# Data for this exercise:
**flow/run.sh**
```bash
#!/bin/bash
# OpenROAD 26Q1-2900-gdf79404cd8, Yosys 0.63+post, stock flow scripts
make -C /OpenROAD-flow-scripts/flow DESIGN_CONFIG=/design/flow/config.mk WORK_HOME=/design/flow/orfs finish
```
**flow/constraint.sdc**
```tcl
current_design main

set clk_period 8.7
set clk_io_pct 0.2

create_clock -name clk0 -period $clk_period [get_ports {clock}]

set non_clock_inputs [all_inputs -no_clocks]
set_input_delay [expr $clk_period * $clk_io_pct] -clock clk0 $non_clock_inputs
set_output_delay [expr $clk_period * $clk_io_pct] -clock clk0 [all_outputs]
```
**flow/config.mk**
```make
export PLATFORM = sky130hd
export DESIGN_NAME = main
export DESIGN_NICKNAME = main
export VERILOG_FILES = /design/flow/design.v
export SDC_FILE = /design/flow/constraint.sdc
export NUM_CORES = 4
export LEC_CHECK = 1
export CORE_UTILIZATION = 40
```
**flow/design.v**
```verilog
`timescale 1ns / 1ps
module ALU(
    input [7:0] A,
    input [7:0] B,
    output [7:0] F,
    input ALUop
    );
	 reg [7:0] out = 7'b0000000;
	 assign F = out;
	 always@ (*)
		begin
			if(ALUop == 1'b1)
				begin
					out = A+B;
				end
		end
endmodule
`timescale 1ns / 1ps
module BCD_to7_hexadecimal(
    input [3:0] in,
    output reg [6:0] out
    );
	 always@(in) begin
		case(in)
			4'd0: out <= 7'b1111110;
			4'd1: out <= 7'b0110000;
			4'd2: out <= 7'b1101101;
			4'd3: out <= 7'b1111001;
			4'd4: out <= 7'b0110011;
			4'd5: out <= 7'b1011011;
			4'd6: out <= 7'b1011111;
			4'd7: out <= 7'b1110000;
			4'd8: out <= 7'b1111111;
			4'd9: out <= 7'b1111011;
			4'd10: out <= 7'b1110111;  
			4'd11: out <= 7'b0011111;  
			4'd12: out <= 7'b1001110; 
			4'd13: out <= 7'b0111101;  
			4'd14: out <= 7'b1001111; 
			4'd15: out <= 7'b1000111; 
		endcase
	end
endmodule
`timescale 1ns / 1ps
module Control(
    input [7:6] Instruction,
    output reg RegDst,
    output reg RegWrite,
    output reg ALUsrc,
    output reg Branch,
    output reg MemRead,
    output reg MemWrite,
    output reg MemtoReg,
    output reg ALUOp  
    );
	 reg [7:0] out;
	 always @(Instruction)
	 begin
		case(Instruction)
			2'b00 : out = 8'b11000001; 
			2'b01 : out = 8'b01101011; 
			2'b10 : out = 8'b00100101; 
			2'b11 : out = 8'b00010000; 
			default : out = 8'b00000000;
		endcase
		RegDst = out[7];
		RegWrite = out[6];
		ALUsrc = out[5];
		Branch = out[4];
		MemRead = out[3];
		MemWrite = out[2];
		MemtoReg = out[1];
		ALUOp = out[0];
	end		
endmodule
`timescale 1ns / 1ps
module DataMemory(
	 input clk,
    input [7:0] Address,
    input [7:0] WriteData,
    input MemRead,
    input MemWrite,
	 input reset,
    output [7:0] ReadData,
	 output [7:0] DataMemory0,  
	 output [7:0] DataMemory1,
	 output [7:0] DataMemory2,
	 output [7:0] DataMemory3
    );
	 reg[7:0] Data[31:0];
	 integer i;
	 initial begin
		for(i = 0; i < 16; i = i + 1) begin
			Data[i] = i;
		end
		for(i = 0; i < 16; i = i + 1) begin
			Data[i+16] = -1 * i;
		end
	 end
	 assign ReadData = (MemRead == 1'b1) ? Data[Address] : 8'd0;
	 assign DataMemory0 = Data[0];  
	 assign DataMemory1 = Data[1]; 
	 assign DataMemory2 = Data[2]; 
	 assign DataMemory3 = Data[3]; 
	 always@ (posedge clk or posedge reset)  
		begin
			if(reset) begin
				for(i = 0; i < 16; i = i + 1) begin
					Data[i] = i;  
				end
				for(i = 0; i < 16; i = i + 1) begin
					Data[i+16] = -1 * i;
				end
			end
			else if (MemWrite) begin
				Data[Address] = WriteData;
			end
		end
endmodule
`timescale 1ns / 1ps
module Frequency_Divider(
    input clkin,
    input clr,
    output reg clkout
    );
	 reg [31:0] cnt;
	 initial begin
		cnt <= 32'd0;
		clkout <= 1'b0;
	 end
	 always@ (posedge clkin) begin
		if(clr) begin
			cnt <= 32'd0;
			clkout <= 1'b0;
		end
		else if(cnt == 32'd25000000) begin  
			cnt <= 32'd0;
			clkout <= ~clkout;
		end
		else begin
			cnt <= cnt + 1'b1;
		end
	end
endmodule
`timescale 1ns / 1ps
module IMEM(
    output [7:0] instruction,
    input [7:0] Read_Address
    );
	 wire [7:0] MemByte[31:0];
	 assign MemByte[0] = {2'b01, 2'b00, 2'b10, 2'b01};
	 assign MemByte[1] = {2'b11, 2'b00, 2'b00, 2'b01};
	 assign MemByte[2] = {2'b00, 2'b01, 2'b10, 2'b00};
	 assign MemByte[3] = {2'b10, 2'b10, 2'b10, 2'b01};
	 assign MemByte[4] = {2'b01, 2'b11, 2'b11, 2'b01};
	 assign MemByte[5] = {2'b00, 2'b01, 2'b11, 2'b00};
	 assign instruction = MemByte[Read_Address];
endmodule
`timescale 1ns / 1ps
module MUX_2bit(
    input [1:0] In1,
    input [1:0] In2,
    input signal,
    output [1:0] out1
    );
	 assign out1 = (signal == 1'b0) ? In1 :
						In2;		
endmodule
`timescale 1ns / 1ps
module MUX_8bit(
    input [7:0] In1,
    input [7:0] In2,
    input signal,
    output [7:0] out1
    );
	 reg[7:0] out_reg;
	 assign out1 = out_reg;
	 always@(In1 or In2 or signal)
		begin
			if(signal == 0) begin
				out_reg = In1;
			end else begin
				out_reg = In2;
			end
		end
endmodule
`timescale 1ns / 1ps
module Registers(
    input clk,
    input [1:0] Read_Register1,
    input [1:0] Read_Register2,
    input [1:0] Write_Register,
	 input RegWrite,
	 input reset,
    output [7:0] Read_Data1,
    output [7:0] Read_Data2,
    input [7:0] Write_Data_in,
	 output [7:0] Write_Data_out,  
	 output [7:0] reg1,  
	 output [7:0] reg2,
	 output [7:0] reg3,
	 output [7:0] reg4
    );
	 reg [7:0] r1 = 8'b00000000,
					r2 = 8'b00000000,
					r3 = 8'b00000000,
					r4 = 8'b00000000;  
	 reg [7:0] rd1 = 8'b00000000,  
					rd2 = 8'b00000000,  
					wdo = 8'b00000000;  
	 assign reg1 = r1;
	 assign reg2 = r2;
	 assign reg3 = r3;
	 assign reg4 = r4;
	 always @(posedge clk or posedge reset)
		begin
			if (reset) begin
				r1 = 8'b00000000;
				r2 = 8'b00000000;
				r3 = 8'b00000000;
				r4 = 8'b00000000;
				rd1 = 8'b00000000;
				rd2 = 8'b00000000;
				wdo = 8'b00000000;
			end
			else begin
				if(RegWrite) begin
						case(Write_Register)
							2'b00 : r1 = Write_Data_in;
							2'b01 : r2 = Write_Data_in;
							2'b10 : r3 = Write_Data_in;
							2'b11 : r4 = Write_Data_in;
						endcase
				end
			end
		end
		assign Read_Data1 = (Read_Register1 == 2'b00) ? r1 : 
								  (Read_Register1 == 2'b01) ? r2 :
								  (Read_Register1 == 2'b10) ? r3 :
								  r4;
		assign Read_Data2 = (Read_Register2 == 2'b00) ? r1 : 
								  (Read_Register2 == 2'b01) ? r2 :
								  (Read_Register2 == 2'b10) ? r3 :
								  r4;
		assign Write_Data_out = Write_Data_in;  
endmodule
`timescale 1ns / 1ps
module counter(
    input clk,
    input reset,
	 input [7:0] value,
	 output [7:0] read_address
    );
	 reg [7:0] address = 8'd0;
	 assign read_address = address;
	 always@(posedge clk or posedge reset)
		begin
			if (reset == 1'b1)
				begin
					address <= 0;
				end
			else
				begin
					address <= value;
				end
		end
endmodule
`timescale 1ns / 1ps
module main(
	 input clock,
	 input reset,
	 output [7:0] reg_out_test,  
	 output [6:0] BCD_output1,
	 output [6:0] BCD_output2,
	 output [6:0] BCD_output3,
	 output [6:0] BCD_output4
    );
	 wire [7:0] Instruction;  
	 wire [7:0] read_address;  
	 wire [7:0] PC_out;
	 assign read_address = PC_out;
	 assign PC_out_test = PC_out;  
	 wire clkout;  
	 wire [7:0] PC_in;  
	 wire RegDst;  
	 wire RegWrite;
	 wire ALUsrc;
	 wire Branch;
	 wire MemRead;
	 wire MemWrite;
	 wire MemtoReg;
	 wire ALUOp;  
	 wire [1:0] write_register;  
	 wire [7:0] read_reg_data1;  
	 wire [7:0] read_reg_data2;  
	 wire [7:0] read_reg_data2_toALU;  
	 wire [7:0] write_reg_data;  
	 wire [7:0] reg_out;  
	 wire [7:0] ALU_out;
	 wire [7:0] data_memory_out;  
	 wire [7:0] Add1_out;  
	 wire [7:0] Add2_out;  
	 wire [7:0] sign_extended;
	 wire [1:0] instruction_control;
	 wire [1:0] instruction_reg_address1;
	 wire [1:0] instruction_reg_address2;
	 wire [1:0] instruction_1_0;
	 assign sign_extended = $signed(Instruction[1:0]);	 
	 assign instruction_control = Instruction[7:6];	 
	 assign instruction_reg_address1 = Instruction[5:4];
	 assign instruction_reg_address2 = Instruction[3:2];
	 assign instruction_1_0 = Instruction[1:0];
	 Frequency_Divider T1(.clkin(clock), .clr(reset), .clkout(clkout));
	 counter Counter(.clk(clkout), .reset(reset), .value(PC_in), .read_address(PC_out));
	 IMEM IMEM(.instruction(Instruction), .Read_Address(read_address));
	 Control Control(.Instruction(instruction_control), .RegDst(RegDst), .RegWrite(RegWrite), .ALUsrc(ALUsrc), .Branch(Branch), .MemRead(MemRead), .MemWrite(MemWrite), .MemtoReg(MemtoReg), .ALUOp(ALUOp));
	 Registers Registers(.clk(clkout), .Read_Register1(instruction_reg_address1), .Read_Register2(instruction_reg_address2), .Write_Register(write_register), .RegWrite(RegWrite), .reset(reset), .Read_Data1(read_reg_data1), .Read_Data2(read_reg_data2), .Write_Data_in(write_reg_data), .Write_Data_out(reg_out), .reg1(reg1), .reg2(reg2), .reg3(reg3), .reg4(reg4));
	 MUX_2bit Mux1(.In1(instruction_reg_address2), .In2(instruction_1_0), .signal(RegDst), .out1(write_register));
	 MUX_8bit Mux2(.In1(read_reg_data2), .In2(sign_extended), .signal(ALUsrc), .out1(read_reg_data2_toALU));
	 ALU ALU(.A(read_reg_data1), .B(sign_extended), .F(ALU_out), .ALUop(ALUOp));
	 DataMemory DataMemory(.clk(clkout), .Address(ALU_out), .WriteData(read_reg_data2), .MemRead(MemRead), .MemWrite(MemWrite), .reset(reset), .ReadData(data_memory_out), .DataMemory0(DataMemory0), .DataMemory1(DataMemory1), .DataMemory2(DataMemory2), .DataMemory3(DataMemory3));
	 MUX_8bit Mux3(.In1(ALU_out), .In2(data_memory_out), .signal(MemtoReg), .out1(write_reg_data));
	 ALU Add1(.A(PC_out), .B(8'd1), .F(Add1_out), .ALUop(1'b1));
	 ALU Add2(.A(Add1_out), .B(sign_extended), .F(Add2_out), .ALUop(1'b1));
	 MUX_8bit Mux4(.In1(Add1_out), .In2(Add2_out), .signal(Branch), .out1(PC_in));
	 BCD_to7_hexadecimal BCD_1(.in(reg_out[3:0]), .out(BCD_output1));
	 BCD_to7_hexadecimal BCD_2(.in(reg_out[7:4]), .out(BCD_output2));
	 BCD_to7_hexadecimal BCD_3(.in(PC_out[3:0]), .out(BCD_output3));
	 BCD_to7_hexadecimal BCD_4(.in(PC_out[7:4]), .out(BCD_output4));
endmodule
```
==> notes.md <==
The synthesis and PnR run went through. STA classifies the critical path endpoint as a register. Worst-case clock buffer depth landed at 2. The timer found 304 register pins that no clock reaches; their paths are not timed. Count of endpoints without a timing constraint landed at 332.

The switching component of the power was reported as 0.0891 mW. Worst path buffer plus inverter count landed at 1. After legalization and detailed placement, the total HPWL measured 35.8 mm.

Total antenna diodes in the routed design landed at 0. Worst reg-to-reg path cell count landed at 9. Fraction of final layout cells sized beyond drive strength 1 landed at 0.161. The endpoint identified for the worst register-to-register timing path is T1.cnt[30]$_SDFF_PP0_.

STA puts the critical path data arrival time at 3.02 ns. Share of synthesized registers carrying an async set or reset landed at 0.878. VDD sags by at most 0.000130 V. Power share of the sequential group landed at 0.437. Final count of hold timing violations landed at 0. In the routed design, unresolved DRC markers number 0. Yosys stat cell total landed at 1781.

Number of post-CTS setup repair buffers landed at 0. Count of different cell masters after synthesis landed at 89.

Looking at the hold checks, the worst path lands on T1.cnt[0]$_SDFF_PP0_. Slew at the pin closest to its max-slew limit landed at 0.989 ns. For the worst min-delay path, the startpoint reported by OpenROAD is T1.cnt[0]$_SDFF_PP0_. Cell internal power was estimated by the tool at 0.271 mW. The largest individual stage delay along the critical path comes from the cell sky130_fd_sc_hd__clkdlybuf4s50_1. Final worst-path cycle share landed at 0.332. Grouping stages by cell kind, the critical path spends the most delay in simple AND/OR/NAND/NOR gates. Buffers inserted to repair hold after CTS numbered 0. Leakage component of the power landed at 6.99 nW. Entering global routing, the biggest net connects 95 pins. The die covers 43200 sq um. The script computed the net switching share of total power as 0.247. Worst reg-to-reg setup slack landed at 6.21 ns.

Per the synth stats, the flop cell with the highest instance count is sky130_fd_sc_hd__dfrtp_1. The area growth from synthesis to layout is 4.48%. Setup TNS landed at 0 ns.

The synthesis log from Yosys contains 243 warnings. Total grt overflow landed at 0. In this run, CTS created clock tree buffers numbering 5.

The final report gives the core utilization as 0.424. The total area inside the core boundary comes to 41900 sq um. TritonCTS built the clock tree.

For reference, the post-synthesis area per instance comes to 9.53 sq um. Number of nets with antenna violations after detailed routing landed at 0. The report lists the power per cell area as 20.3 nW/um^2. Clock skew on the completed layout was measured at 0.00266 ns. Post-synthesis, Yosys gives the total cell area as 17000 sq um. Once placement completed, the tool counted placed cells totaling 2263. Mean number of vias per cell landed at 5.81.

Post-CTS repair changed the size of 0 cells. The initial antenna violation count is 1. Weighted congestion reported at the end of routability-driven placement landed at 1.01. Setup repair after global routing left no endpoint under its margin.

OpenSTA, run right after detailed placement, puts the worst setup slack at 5.52 ns. Post-synth tally of flip-flops with integrated enable landed at 0. Along the worst hold path, the cell count comes to 1. Final setup violation count landed at 0. Routed wirelength normalized by instance count landed at 23.0 microns. In this run, synthesis produced a sequential element count of 337. Flip-flop count of the largest register, all copies and words added landed at 256.

Maximum single-stage delay on the critical path landed at 0.60 ns. The critical path goes through clkdlybuf4s50_1 -> or2_2 -> nor2_1. The count of buffers added on input and output ports is 29. Number of cells produced by synthesis landed at 1781. In the final layout, the multi-input gates occupy 7820 sq um. STA classifies the critical path startpoint as an input pin. After detailed placement, the total cell area comes to 17600 sq um. In this run the worst path has a maximum fanout of 32.

Summing all non-filler instances in the final layout gives an area of 17700 sq um. The power report attributes to the combinational group a share of 0.096. Number of warning messages in the logs landed at 43.

In this run the horizontal extent of the chip is 208 microns. The global routing report lists combined usage of all routing layers as 0.253. Count of non-filler cells in the finished layout landed at 2270. Wire length of the first global-routing pass landed at 80.4 mm. The cell sitting at the root of the clock tree is a sky130_fd_sc_hd__clkbuf_16. 38 I/O pins were placed. The number of global-route vias before repair was 12600.

After layout, the minimum clock period comes to 2.89 ns. Total number of placement rows landed at 75. STA reports the tightest min-delay check as being of type reg2reg.

Counting pins that exceed their max-slew limit in the final report gives 0. For the worst-skew pair, the clock arrives at the later sink with an insertion delay of 0.27 ns. The flow reports an fmax of 346 MHz. Floorplan core density landed at 0.405. Iteration tally of the first detailed-router pass landed at 5. Final worst slack landed at 5.81 ns. Tally of filler cells in the layout landed at 4028. Required time at the worst-slack endpoint landed at 8.83 ns. Register cell area after layout landed at 8350 sq um. Normalized max-slew margin landed at 0.324. The run finished with clean final reports. Floorplan die height landed at 208 microns. The worst register-to-register path begins at T1.cnt[0]$_SDFF_PP0_. The mapped netlist covers 17000 sq um. The clock tree synthesis step divided the H-tree into 2 levels.

The final layout contains routed wiring with a total length of 52.2 mm. The tool flagged a number of max-cap violations equal to 0. The critical path is of the in2reg type.

Number of violations reported at the end of detailed-routing iteration 0 landed at 1169. Total number of vias landed at 13200. The power report attributes to the clock group a share of 0.467. The timing report gives the clock slew at the launch and capture registers of the worst setup and hold paths as 0.05 ns.
## metrics by stage
step           hold WS, ns  power, mW
5_1_grt              0.523      0.376
2_1_floorplan        0.441      0.187
4_1_cts              0.482      0.366
3_3_place_gp         0.458      0.197
3_5_place_dp         0.471      0.197
6_report             0.478      0.361
## metal layers
| layer | track usage | up-vias | part of all wire | routed length, microns |
|---|---|---|---|---|
| met1 | 0.384 | 6431 | 0.44 | 22900 |
| li1 | - | 6160 | - | - |
| met5 | 0 | - | 0 | 0 |
| met3 | 0.0504 | 104 | 0.073 | 3810 |
| met4 | 0.0953 | 0 | 0.045 | 2340 |
| met2 | 0.370 | 504 | 0.44 | 23200 |
## layout make-up
| cell class | count | area share |
|---|---|---|
| flip-flops and latches | 337 | 0.471 |
| well taps | 539 | 0.0380 |
| clock buffers | 7 | 0.00805 |
| inverters | 29 | 0.00656 |
| multi-input cells | 1284 | 0.441 |
| repair buffers | 74 | 0.0354 |
## cells in the final DEF (no fill, tap or decap), types with 9 or more instances in the layout
master / synthesis / routed
sky130_fd_sc_hd__nor2b_1: 15 / 14
sky130_fd_sc_hd__dfstp_2: 124 / 124
sky130_fd_sc_hd__inv_1: 28 / 27
sky130_fd_sc_hd__and3_1: 33 / 33
sky130_fd_sc_hd__nand3_1: 71 / 71
sky130_fd_sc_hd__xor2_1: 21 / 21
sky130_fd_sc_hd__mux2i_1: 39 / 39
sky130_fd_sc_hd__nor3_1: 22 / 22
sky130_fd_sc_hd__a21o_1: 9 / 9
sky130_fd_sc_hd__a31oi_1: 15 / 15
sky130_fd_sc_hd__nand4_1: 29 / 29
sky130_fd_sc_hd__mux2_2: 74 / 74
sky130_fd_sc_hd__ha_1: 27 / 27
sky130_fd_sc_hd__xnor2_1: 22 / 22
sky130_fd_sc_hd__a22oi_1: 16 / 16
sky130_fd_sc_hd__buf_4: 16 / 45
sky130_fd_sc_hd__nor2_1: 97 / 96
sky130_fd_sc_hd__dfrtp_1: 172 / 172
sky130_fd_sc_hd__a32oi_1: 14 / 14
sky130_fd_sc_hd__nor4_1: 9 / 9
sky130_fd_sc_hd__nand2_1: 309 / 309
sky130_fd_sc_hd__dfxtp_1: 33 / 32
sky130_fd_sc_hd__a21oi_1: 45 / 45
sky130_fd_sc_hd__and3b_1: 9 / 9
sky130_fd_sc_hd__clkdlybuf4s50_1: 0 / 29
sky130_fd_sc_hd__o21ai_0: 235 / 234
## cells in the mapped netlist (13+ instances only)
master	instances	area, sq um
sky130_fd_sc_hd__a21oi_1	45	225
sky130_fd_sc_hd__a22oi_1	16	120
sky130_fd_sc_hd__a31oi_1	15	93.8
sky130_fd_sc_hd__a32oi_1	14	123
sky130_fd_sc_hd__and3_1	33	206
sky130_fd_sc_hd__buf_2	27	135
sky130_fd_sc_hd__buf_4	16	120
sky130_fd_sc_hd__buf_6	13	146
sky130_fd_sc_hd__clkbuf_1	76	285
sky130_fd_sc_hd__dfrtp_1	172	4300
sky130_fd_sc_hd__dfstp_2	124	3260
sky130_fd_sc_hd__dfxtp_1	33	661
sky130_fd_sc_hd__ha_1	27	338
sky130_fd_sc_hd__inv_1	28	105
sky130_fd_sc_hd__mux2_2	74	833
sky130_fd_sc_hd__mux2i_1	39	390
sky130_fd_sc_hd__nand2_1	309	1160
sky130_fd_sc_hd__nand3_1	71	355
sky130_fd_sc_hd__nand4_1	29	181
sky130_fd_sc_hd__nor2_1	97	364
sky130_fd_sc_hd__nor2b_1	15	93.8
sky130_fd_sc_hd__nor3_1	22	110
sky130_fd_sc_hd__o21ai_0	235	1180
sky130_fd_sc_hd__xnor2_1	22	193
sky130_fd_sc_hd__xor2_1	21	184
## kinds of logic after synthesis
kind of cell    count (synthesis)  synth area share
simple gates                  658             0.184
buf+inv                       167            0.0495
compound gates                432             0.158
flops                         329             0.485
mux                           116            0.0748
other cells                     1          0.000221
fa+ha+maj                      27            0.0199
xor+xnor                       43            0.0222
latches                         8           0.00708
## worst max-delay path by stage
stage | depth (start not counted) | slack, ns | end | from
after CTS | 3 | 5.80 | T1.cnt[21]$_SDFF_PP0_ | reset
after global routing | 3 | 5.69 | T1.cnt[6]$_SDFF_PP0_ | reset
final | 3 | 5.81 | T1.cnt[21]$_SDFF_PP0_ | reset
## power by group through the flow
stage / Combinational, mW / Clock, mW / Sequential, mW
6_report: 0.0346 / 0.168 / 0.157
5_1_grt: 0.0408 / 0.178 / 0.157
4_1_cts: 0.0365 / 0.172 / 0.157
Power is estimated from default activity; no workload was simulated.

# Task directions:
Within the entries, count the lines containing the string "else" and state nothing but the result.

# Output for this task:
6